Hindsight adds Firefox support!

A new Hindsight release is here! v2026.06 includes:

  • Support for parsing Mozilla Firefox artifacts! This is the first non-Chromium-based browser supported by Hindsight
  • Parsing Service Worker-related data
  • Enhanced extension handling (reworked XLSX tab and more parsed info)
  • Better downloads parsing (more columns and reading shared_proto_db)

There's also many other smaller changes and fixes; check out the complete release notes for more details. Read on for more details on the new features!

Firefox Support

Hindsight can now parse artifacts from Mozilla Firefox! This brings Hindsight closer to being a comprehensive browser forensics tool. I would like to thank Steven R. Schiavone of the Westchester County District Attorney's Office for contributing this to Hindsight; it's wonderful to have users contribute new features to the tool.

Parsed artifacts from all browser profiles are merged into a single "Timeline" tab in the XLSX output, letting investigators more easily see cross-browser user activity. This is similar to how Hindsight previously handled parsing multiple Chrome profiles; now it's expanded to multiple browsers!

Artifacts with similar functions are labeled with the same row type (url, cookie (created), autofill, and so on) to enable investigators to easily scan or filter cross-browser.

Service Workers

Service workers do a lot in modern browsers, including caching, syncing, push notifications, letting (some) sites work offline, and enabling browser extensions (see next section). I haven't seen much (any?) research on them from a forensics and parsing perspective, so it was a fun side project to dive into these a bit more.

There's a new "Service Workers" tab in the XLSX output that shows the new data; it's organized in a hierarchy, starting with the origin (it's all extension origins in the screenshot, but doesn't have to be), then the registration, and finally any resources. This is all parsed from a Service Workers\Database LevelDB, so we can get some historical (and deleted) records as well (all the light gray rows in the screenshot).

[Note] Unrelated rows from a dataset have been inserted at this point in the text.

Setup of run A:
// desiredDrive_reg
module desiredDrive_reg(
    input clk, rst_n,
    input [11:0] avg_torque,
    input [4:0] cadence,
    input not_pedaling,
    input [12:0] incline,
    input [2:0] scale,
    output logic [11:0] target_curr
);
Size in the first run: about 1300 cells after synthesis, about 48 I/O pins, about 11000 sq um of cells after synthesis.
export LEC_CHECK = 0
export CAP_MARGIN = 20
export CORE_MARGIN = 2
export CORE_UTILIZATION = 72
export CTS_CLUSTER_SIZE = 28
export PLACE_DENSITY_LB_ADDON = 0.2
export SETUP_SLACK_MARGIN = 1.11
export SLEW_MARGIN = 20
create_clock -name core_clock -period 3.93 [get_ports {clk}]
run.sh (not shown) runs the stock make flow with config.mk's settings and CLKGATE_MAP_FILE=.
The flow ended early for run A: it failed with a tool error in global routing.
Setup changes, run A to run B
- PLACE_DENSITY_LB_ADDON: 0.2 -> unset
- CTS_CLUSTER_SIZE: 28 -> unset
- SETUP_SLACK_MARGIN: 1.11 -> unset
- CORE_UTILIZATION: 72 -> 40
- the clock period (ns, I/O delays scaled along): 3.93 -> 13.0
[summary]
- Run B ended with every stage complete and zero timing, DRC or antenna violations.
- Reported for run B and run A, synthesized cell count turned out identical to the last digit.
- Run B vs run A: width of the chip up by more than a quarter
- Effective utilization at floorplan (run B over run A): decrease, 32 points
- Run A -> run B: number of flip-flops and latches in the synthesized netlist delta 0, exact match
- Run B against run A; HPWL after detailed placement is down by more than a quarter.
- Delta (run B minus run A): area after synthesis flat; worst slack after detailed placement up 8630 ps; area of the die up about 80%.
- Post-CTS setup repair buffer count, run B and run A: smaller value in run B
For run C, these inputs were changed with respect to run B:
- HOLD_SLACK_MARGIN newly set to 0.19
- CTS_CLUSTER_DIAMETER newly set to 31
- ABC_AREA newly set to 1
- TNS_END_PERCENT newly set to 100
[summary]
First-pass GRT wire length (run C over run B): increase, 3600 microns. Max period utilization across run C and run B: run C. Layout overhead on the synthesized area | run C above run B. As far as number of sequential cells goes, run B and run C are indistinguishable; the numbers are identical.
Input changes introduced in run D (baseline for comparison: run C):
- PLACE_DENSITY: unset -> 0.4
- CTS_CLUSTER_DIAMETER: 31 -> 214
- TNS_END_PERCENT: 100 -> 35
- CTS_CLUSTER_SIZE: unset -> 12
- CORE_ASPECT_RATIO: unset -> 1.76
- SETUP_SLACK_MARGIN: unset -> -1.13
- CAP_MARGIN: 20 -> 10
- GPL_ROUTABILITY_DRIVEN: unset -> 1
- SLEW_MARGIN: 20 -> 35
- CELL_PAD_IN_SITES_GLOBAL_PLACEMENT: unset -> 3
--- outcome ---
Run D: all stages done; final checks FAILED (negative setup slack). Diff run C -> run D: number of well-tap cells placed shows a reduction of 1.3%; placed wire-length estimate after detailed placement shows an increase of 21%; number of clock sinks shows no meaningful change. Run D against run C: hold slack fell by 38 ps, part of the cycle the worst path needs rose by 7.4 points. Worst setup margin for run D: 960 ps down relative to run C.
Setup changes, run D to run E
- swapping 1.76 for 1.05 in CORE_ASPECT_RATIO
- putting MAX_ROUTING_LAYER at met4 where nothing was set
- clearing PLACE_DENSITY, which used to be 0.4
- swapping 10 for 20 in CAP_MARGIN
- clearing CELL_PAD_IN_SITES_GLOBAL_PLACEMENT, which used to be 3
- clearing CTS_CLUSTER_DIAMETER, which used to be 214
- swapping 0.19 for 0.15 in HOLD_SLACK_MARGIN
- swapping -1.13 for 0.85 in SETUP_SLACK_MARGIN
- clearing TNS_END_PERCENT, which used to be 35
- swapping 2 for 10 in CORE_MARGIN
- swapping 40 for 49 in CORE_UTILIZATION
- swapping 12 for 65 in CTS_CLUSTER_SIZE
- clearing ABC_AREA, which used to be 1
- clearing GPL_ROUTABILITY_DRIVEN, which used to be 1
- swapping 35 for 40 in SLEW_MARGIN
### Flow results
Relative area change from synthesis to final layout ended up 5.1 points higher on run E than on run D. Run E reports a lower clock period minus final worst setup slack than run D does. Summary of run E over run D: via count lost 535, die footprint lost 1.4%, total length of routed met2 wires lost 7200 microns. Run E vs run D — length of routed met3 wiring climbed by more than 100%. Cmp run E vs run D: count of clock-buffer cells in the layout higher in run E. Run E went all the way through the flow, and no timing, DRC or antenna check failed. Required time of the worst setup path (higher): run D. Route | run E vs run D | wire shorter in run E.


job 187:
The RTL this note starts from:
==> flow/design.v <==
module incline_sat(
    input [12:0] incline,
    output [9:0] incline_sat
);
assign incline_sat = (~incline[12] && |incline[12:9]) ? 10'h1FF : 
                    (incline[12] && ~(&incline[12:9])) ? 10'h200 : incline[9:0];
endmodule
module desiredDrive(
    input [11:0] avg_torque,
    input [4:0] cadence,
    input not_pedaling,
    input [12:0] incline,
    input [2:0] scale,
    output [11:0] target_curr
);
localparam TORQUE_MIN = 12'h380;
localparam TOO_SMALL = 5'h05;
logic [9:0] inc_sat;
incline_sat i1( .incline(incline), .incline_sat(inc_sat));
logic [10:0] incline_factor;
assign incline_factor = {inc_sat[9], inc_sat[9:0]} + 11'd256;
logic [8:0] incline_factor_limit;
assign incline_factor_limit = (incline_factor[10] == 1'b1) ? 9'h000 : (incline_factor[9]) ? 9'h1FF : incline_factor[8:0];
logic [5:0] cadence_factor;
assign cadence_factor = (|cadence[4:1]) ? ({1'b0, cadence} + 6'd32) : 6'h00;
logic [12:0]torque_off;
assign torque_off = {1'b0, avg_torque} - {1'b0, TORQUE_MIN};
logic [12:0] torque_pos;
assign torque_pos = (torque_off[12] == 1'b1) ? 12'h000 : torque_off[11:0];
logic [30:0]assist_prod;
assign assist_prod = not_pedaling ? 30'h00000000 : (torque_pos * incline_factor_limit * cadence_factor * scale);
assign target_curr = (|assist_prod[29:27]) ? 12'hFFF : assist_prod[26:15];
endmodule
module desiredDrive_reg(
    input clk, rst_n,
    input [11:0] avg_torque,
    input [4:0] cadence,
    input not_pedaling,
    input [12:0] incline,
    input [2:0] scale,
    output logic [11:0] target_curr
);
logic [11:0] avg_torque_r;
logic [4:0] cadence_r;
logic not_pedaling_r;
logic [12:0] incline_r;
logic [2:0] scale_r;
logic [11:0] target_curr_nxt;
always_ff @(posedge clk, negedge rst_n) begin
    if (!rst_n) begin
        avg_torque_r <= 12'h000;
        cadence_r <= 5'h00;
        not_pedaling_r <= 1'b0;
        incline_r <= 13'h0000;
        scale_r <= 3'h0;
    end
    else begin
        avg_torque_r <= avg_torque;
        cadence_r <= cadence;
        not_pedaling_r <= not_pedaling;
        incline_r <= incline;
        scale_r <= scale;
    end
end
desiredDrive iDD(.avg_torque(avg_torque_r), .cadence(cadence_r), .not_pedaling(not_pedaling_r),
                 .incline(incline_r), .scale(scale_r), .target_curr(target_curr_nxt));
always_ff @(posedge clk, negedge rst_n) begin
    if (!rst_n)
        target_curr <= 12'h000;
    else
        target_curr <= target_curr_nxt;
end
endmodule
Settings: LEC_CHECK=0, ABC_AREA=0, CAP_MARGIN=25, CORE_ASPECT_RATIO=1.67, CORE_MARGIN=2, CORE_UTILIZATION=32, GPL_ROUTABILITY_DRIVEN=0, GPL_TIMING_DRIVEN=1, MAX_ROUTING_LAYER=met5, SETUP_SLACK_MARGIN=-1.43, SLEW_MARGIN=5, TNS_END_PERCENT=90; clock period 14.5 ns.
Setup changes, job 187 to job 776
==> flow/config.mk <==
export PLATFORM = sky130hd
export DESIGN_NAME = desiredDrive_reg
export DESIGN_NICKNAME = desiredDrive_reg
export VERILOG_FILES = /design/flow/design.v
export SDC_FILE = /design/flow/constraint.sdc
export NUM_CORES = 4
export LEC_CHECK = 0
export CAP_MARGIN = 20
export CORE_MARGIN = 2
export CORE_UTILIZATION = 64
export SLEW_MARGIN = 20
==> flow/constraint.sdc <==
create_clock -name core_clock -period 9.84 [get_ports {clk}]
set_input_delay 1.9680 -clock core_clock [delete_from_list [all_inputs] [get_ports {clk}]]
set_output_delay 1.9680 -clock core_clock [all_outputs]
set_load 0.01 [all_outputs]
--- outcome ---
- Job 776 had finished all stages when the layout checks came back failing, citing negative setup slack.
- Vertical die dimension ends up higher on job 187.
- Summary of the comparison: met2 routed wirelength is higher in job 776, relative to job 187.
- Lower initial core utilization goes to job 187 over job 776.
- In the flow results for job 776 and job 187, the routed length on met1 is larger on job 776.
- Job 776: detail-routed net length per standard cell 4.1 um above job 187
- Against job 187, number of rows created at floorplan in job 776 fell by more than a quarter.
## Diff of input files: job 1158 against job 776
-- flow/config.mk --
<<< job 776, line 8
export CAP_MARGIN = 20
export CORE_MARGIN = 2
export CORE_UTILIZATION = 64
export SLEW_MARGIN = 20
>>> job 1158, line 8
export CAP_MARGIN = 20
export CORE_MARGIN = 2
export CORE_UTILIZATION = 40
export SLEW_MARGIN = 20
==> flow/constraint.sdc <==
create_clock -name core_clock -period 10.7 [get_ports {clk}]
set_input_delay 2.1400 -clock core_clock [delete_from_list [all_inputs] [get_ports {clk}]]
set_output_delay 2.1400 -clock core_clock [all_outputs]
set_load 0.01 [all_outputs]
--- outcome ---
Job 1158 has core utilization below what job 776 had. Job 1158 vs. job 776: post-synthesis cell area now sits at about the same level, part of the cycle the worst path needs now smaller. Completing all stages was not enough for job 1158: its layout failed the final checks because of negative setup slack.
[inputs] job 8077 vs job 1158
-- flow/config.mk --
<<< job 1158, line 6
export NUM_CORES = 4
export LEC_CHECK = 0
export CAP_MARGIN = 20
export CORE_MARGIN = 2
export CORE_UTILIZATION = 40
export SLEW_MARGIN = 20
>>> job 8077, line 6
export NUM_CORES = 4
export LEC_CHECK = 0
export ABC_AREA = 1
export CAP_MARGIN = 20
export CORE_MARGIN = 2
export CORE_UTILIZATION = 66
export SLEW_MARGIN = 20
==> flow/constraint.sdc <==
create_clock -name core_clock -period 6.43 [get_ports {clk}]
set_input_delay 1.2860 -clock core_clock [delete_from_list [all_inputs] [get_ports {clk}]]
set_output_delay 1.2860 -clock core_clock [all_outputs]
set_load 0.01 [all_outputs]
--- outcome ---
On number of clock buffers inserted by TritonCTS, job 8077 and job 1158 are basically level.
On fraction of the yosys area taken by sequential cells, job 8077 and job 1158 are basically level.
When job 8077 is measured against job 1158, its post-synthesis adder-cell area fraction turns out 0.53 points lower.
On total standard cell area after synthesis, job 1158 beats job 8077.
Compared with job 1158, job 8077 shows a area of the synthesized netlist per yosys stat that is about 1.2% higher.
FAIL job 8077 @ global routing (5_1_grt): tool exited with error
Summary of job 8077 over job 1158: overall die height now sits lower; placed cell area now sits higher; HPWL after detailed placement now sits higher; post-synthesis instance total now sits higher.
Summary of job 8077 over job 1158: post-cts repair resize count higher; total cells reported by yosys after synthesis higher.
Setup changes, job 8077 to job 4019
-- flow/config.mk --
<<< job 8077, line 9
export CAP_MARGIN = 20
export CORE_MARGIN = 2
export CORE_UTILIZATION = 66
export SLEW_MARGIN = 20
>>> job 4019, line 9
export CAP_MARGIN = 20
export CORE_MARGIN = 2
export CORE_UTILIZATION = 72
export CTS_CLUSTER_SIZE = 15
export PLACE_DENSITY_LB_ADDON = 0.2
export SLEW_MARGIN = 20
==> flow/constraint.sdc <==
create_clock -name core_clock -period 11.4 [get_ports {clk}]
set_input_delay 2.2800 -clock core_clock [delete_from_list [all_inputs] [get_ports {clk}]]
set_output_delay 2.2800 -clock core_clock [all_outputs]
set_load 0.01 [all_outputs]
==> comparison <==
[job 4019] flow finished | final checks: failed | reasons: negative setup slack
Changes observed in job 4019 relative to job 8077: number of cell rows now sits lower, worst slack at placement climbed 4.40 ns, compound-cell area share of the yosys netlist barely changed, die area down 8.1%, effective utilization at floorplan saw an increase.
| die extent in y | job 4019 vs job 8077 | about 4% lower |
Changes in job 255 relative to job 4019:
-- flow/config.mk --
<<< job 4019, line 10
export CORE_MARGIN = 2
export CORE_UTILIZATION = 72
export CTS_CLUSTER_SIZE = 15
export PLACE_DENSITY_LB_ADDON = 0.2
export SLEW_MARGIN = 20
>>> job 255, line 10
export CORE_MARGIN = 2
export CORE_UTILIZATION = 72
export SETUP_SLACK_MARGIN = -0.58
export SLEW_MARGIN = 20
==> flow/constraint.sdc <==
create_clock -name core_clock -period 5.99 [get_ports {clk}]
set_input_delay 1.1980 -clock core_clock [delete_from_list [all_inputs] [get_ports {clk}]]
set_output_delay 1.1980 -clock core_clock [all_outputs]
set_load 0.01 [all_outputs]
--- outcome ---
Diff job 4019 -> job 255: floorplan-stage core utilization essentially unchanged; weighted congestion at the end of routability-driven global placement -about 8%; synthesized flop and latch total saw little to no change; net count after synthesis level.
The area of the synthesized netlist per yosys stat on job 255 is in line with that on job 4019.
Comparing job 4019 against job 255, there is no change at all in number of port buffers.
Combined area of all synthesized cells delta (job 4019 -> job 255): insignificant
Job 255 failed in clock tree synthesis (4_1_cts) with DPL-0033.
Job 4019 -> job 255: synthesized cell count delta 0, exact match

Enhanced Extension Handling

Extensions also got a refresh. The "Extensions" tab is now hierarchical as well, showing the extension name, ID, and install-related information as a top row, then permissions and any scripts or grants nested below it:

More Information on Downloads

There have been some new fields added to the downloads table in the History database in the past few years. Below is the list of new columns being parsed, along with the Chrome version they were introduced:

  • referrer (v29),
  • by_ext_id & by_ext_name (v30)
  • mime_type & original_mime_type (v37)
  • guid, hash , http_method, site_url, tab_url, tab_referrer_url (v51)
  • last_access_time, transient (v59)
  • by_web_app_id (v115)
  • url_chain : the redirect chain from downloads_url_chains is now collapsed into one entry per download (final hop is the download URL) instead of one row per hop

Hindsight now also parses the shared_proto_db, which has some unique fields not present in the History DB:

  • download_source (how the download was triggered, from download_pb.DownloadSource)
  • request_headers
  • fetched_via_service_worker
  • storage_partition

Not every download is recorded in both places, but some are. The shared_proto_db has internal things (like downloading extensions from the Web Store, and downloads made via internal APIs) that aren't present in the History downloads table.

Lastly, Hindsight now adds a download (opened) row with the last_access_time timestamp if the user opened the download via the browser.

Get Hindsight!

You can get Hindsight, view the code, and see the full change log on GitHub. Both the command line and web UI versions of this release are available as:

  • compiled binaries attached to the GitHub release
  • .py versions are available by pip install pyhindsight or downloading/cloning the GitHub repo.